Abstract

Agency theory views board independence, retaining a high fraction of outside directors, as a hallmark of effective corporate governance. Consequently, many boards have become so “independent” that over 50% of S&P 1500 firms only have one inside director, the ‘lone-CEO’. A small but quickly growing body of ‘pro-insider’ research in agency theory stresses the value of retaining a few additional inside directors to ensure that outside directors are better informed about R&D investments, and to help guide the CEO's long-term technology strategy. We extend agency theory by showing how and why different executive roles, namely the CEO, CTO, and CFO result in contradictory motivations towards R&D investments, due to each inside director's unique resource dependency with key stakeholders.

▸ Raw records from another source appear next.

## config.mk

```make
export PLATFORM = sky130hd
export DESIGN_NAME = spike_rate_decoder_flat
export DESIGN_NICKNAME = d
export VERILOG_FILES = /design/src/rtl/snn_pkg.sv /design/src/rtl/spike_rate_decoder_if.sv /design/src/rtl/spike_counter_sat.sv /design/src/rtl/spike_rate_decoder.sv /design/src/flat_wrapper.sv
export SDC_FILE = /design/constraint.sdc
export NUM_CORES = 1
export LEC_CHECK = 0
export CORE_MARGIN = 1
export CORE_UTILIZATION = 40
export CTS_CLUSTER_SIZE = 8
export DETAILED_ROUTE_END_ITERATION = 12
export PLACE_DENSITY = 0.7
export RECOVER_POWER = 50
export SLEW_MARGIN = 20
export SYNTH_ARGS = -nofsm -noshare
export SYNTH_HDL_FRONTEND = slang
export SYNTH_SLANG_ARGS = --single-unit
export TNS_END_PERCENT = 1
```

## constraint.sdc

```tcl
create_clock -name clk -period 4.8 [get_ports clk]
set_clock_uncertainty 0.05 [all_clocks]
set_input_delay 1.2 -clock clk [delete_from_list [all_inputs] [get_ports clk]]
set_output_delay 1.2 -clock clk [all_outputs]
set_load 0.005 [all_outputs]
```
**src/rtl/fifo_pkg.sv**
```systemverilog
// Shared helpers and types for the synchronous FIFO family.
package fifo_pkg;

  // Pointer width: one index bit per address bit plus a wrap bit.
  function automatic int ptr_w(input int depth);
    return $clog2(depth) + 1;
  endfunction

  typedef enum logic {
    READ_REG  = 1'b0,
    READ_FWFT = 1'b1
  } fifo_mode_e;

endpackage

```
**src/rtl/fifo_ram.sv**
```systemverilog
// Storage array for the FIFO: one synchronous write port, one asynchronous read port.
module fifo_ram #(
  parameter int DEPTH      = 8,
  parameter int DATA_WIDTH = 8,
  parameter int AW         = $clog2(DEPTH)
) (
  input  logic                  clk,
  input  logic                  we,
  input  logic [AW-1:0]         waddr,
  input  logic [DATA_WIDTH-1:0] wdata,
  input  logic [AW-1:0]         raddr,
  output logic [DATA_WIDTH-1:0] rdata
);

  logic [DATA_WIDTH-1:0] mem_q [DEPTH];

  // Write port; contents are intentionally not reset.
  always_ff @(posedge clk) begin
    if (we) mem_q[waddr] <= wdata;
  end

  // Asynchronous read of the addressed entry.
  assign rdata = mem_q[raddr];

endmodule

```
**src/rtl/sync_fifo_fwft.sv**
```systemverilog
// Single-clock FIFO with occupancy count, almost flags, sticky error flags and a
// selectable registered or first-word-fall-through read port.
module sync_fifo_fwft
  import fifo_pkg::*;
#(
  parameter int DEPTH      = 8,
  parameter int DATA_WIDTH = 8,
  parameter int FWFT       = 0,
  parameter int AF_THRESH  = DEPTH - 1,
  parameter int AE_THRESH  = 1
) (
  input  logic                       clk,
  input  logic                       rst_n,
  input  logic                       wren,
  input  logic [DATA_WIDTH-1:0]      i_data,
  input  logic                       rden,
  output logic [DATA_WIDTH-1:0]      o_data,
  output logic                       o_valid,
  output logic                       full,
  output logic                       empty,
  output logic                       almost_full,
  output logic                       almost_empty,
  output logic [ptr_w(DEPTH)-1:0]    count,
  output logic                       overflow,
  output logic                       underflow,
  input  logic                       clr_err
);

  localparam int AW = $clog2(DEPTH);
  localparam int PW = ptr_w(DEPTH);
  localparam fifo_mode_e MODE = (FWFT != 0) ? READ_FWFT : READ_REG;
  localparam logic [PW-1:0] DEPTH_C = PW'(DEPTH);
  localparam logic [PW-1:0] AF_C    = PW'(AF_THRESH);
  localparam logic [PW-1:0] AE_C    = PW'(AE_THRESH);

  if ((DEPTH < 2) || ((DEPTH & (DEPTH - 1)) != 0)) begin : g_bad_depth
    $fatal(1, "sync_fifo_fwft: DEPTH must be a power of 2 and >= 2");
  end
  if (AF_THRESH > DEPTH) begin : g_bad_af
    $fatal(1, "sync_fifo_fwft: AF_THRESH must not exceed DEPTH");
  end
  if (AE_THRESH >= DEPTH) begin : g_bad_ae
    $fatal(1, "sync_fifo_fwft: AE_THRESH must be below DEPTH");
  end

  logic [PW-1:0] wptr_q, wptr_d;
  logic [PW-1:0] rptr_q, rptr_d;
  logic          overflow_q, overflow_d;
  logic          underflow_q, underflow_d;
  logic [PW-1:0] count_w;
  logic          empty_w, full_w;
  logic          rd_acc, wr_acc;
  logic [DATA_WIDTH-1:0] ram_rdata;

  // Occupancy and flags come only from registered pointers, never from wren/rden.
  assign count_w = wptr_q - rptr_q;
  assign empty_w = (count_w == '0);
  assign full_w  = (count_w == DEPTH_C);

  // A pop needs data; a push needs room, or a simultaneous pop freeing a slot.
  // Empty with both requests pushes only: there is no bypass path.
  assign rd_acc = rden & ~empty_w;
  assign wr_acc = wren & (~full_w | rd_acc);

  // Next-state pointers and sticky error flags; a set wins over clr_err.
  always_comb begin
    wptr_d      = wr_acc ? wptr_q + PW'(1) : wptr_q;
    rptr_d      = rd_acc ? rptr_q + PW'(1) : rptr_q;
    overflow_d  = (wren & full_w & ~rd_acc) | (overflow_q & ~clr_err);
    underflow_d = (rden & empty_w) | (underflow_q & ~clr_err);
  end

  // Pointer and error-flag registers.
  always_ff @(posedge clk or negedge rst_n) begin
    if (!rst_n) begin
      wptr_q      <= '0;
      rptr_q      <= '0;
      overflow_q  <= 1'b0;
      underflow_q <= 1'b0;
    end else begin
      wptr_q      <= wptr_d;
      rptr_q      <= rptr_d;
      overflow_q  <= overflow_d;
      underflow_q <= underflow_d;
    end
  end

  fifo_ram #(
    .DEPTH      (DEPTH),
    .DATA_WIDTH (DATA_WIDTH),
    .AW         (AW)
  ) u_ram (
    .clk   (clk),
    .we    (wr_acc),
    .waddr (wptr_q[AW-1:0]),
    .wdata (i_data),
    .raddr (rptr_q[AW-1:0]),
    .rdata (ram_rdata)
  );

  if (MODE == READ_REG) begin : g_read_reg
    logic [DATA_WIDTH-1:0] o_data_q, o_data_d;
    logic                  o_valid_q, o_valid_d;

    // Capture the head on a pop; data holds otherwise, valid is a one-cycle pulse.
    always_comb begin
      o_data_d  = rd_acc ? ram_rdata : o_data_q;
      o_valid_d = rd_acc;
    end

    // Registered read-port outputs.
    always_ff @(posedge clk or negedge rst_n) begin
      if (!rst_n) begin
        o_data_q  <= '0;
        o_valid_q <= 1'b0;
      end else begin
        o_data_q  <= o_data_d;
        o_valid_q <= o_valid_d;
      end
    end

    assign o_data  = o_data_q;
    assign o_valid = o_valid_q;
  end else begin : g_read_fwft
    // Head entry is always presented; its value is meaningless while empty.
    assign o_data  = ram_rdata;
    assign o_valid = ~empty_w;
  end

  assign count        = count_w;
  assign empty        = empty_w;
  assign full         = full_w;
  assign almost_full  = (count_w >= AF_C);
  assign almost_empty = (count_w <= AE_C);
  assign overflow     = overflow_q;
  assign underflow    = underflow_q;

endmodule

```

Specifically, we argue that a conflict exists between the CTO's strategic control role and the CFO's financial control role and that the conflict has contrasting consequences for R&D investments. We use panel data analysis to test our theory on a sample of 390 S&P 1500 firms from the high-tech industries, over the period 2002–2015. We find that R&D-intensity increases significantly when a CEO is accompanied by a CTO inside director. Conversely, we find that R&D-intensity substantially decreases when a CEO is joined with a CFO inside director. In fact, a lone-CEO only board is associated with a higher R&D-intensity than a board with both the CEO and CFO. Therefore, whether the CTO or CFO accompanies the CEO on the board matters for preserving R&D expenditure.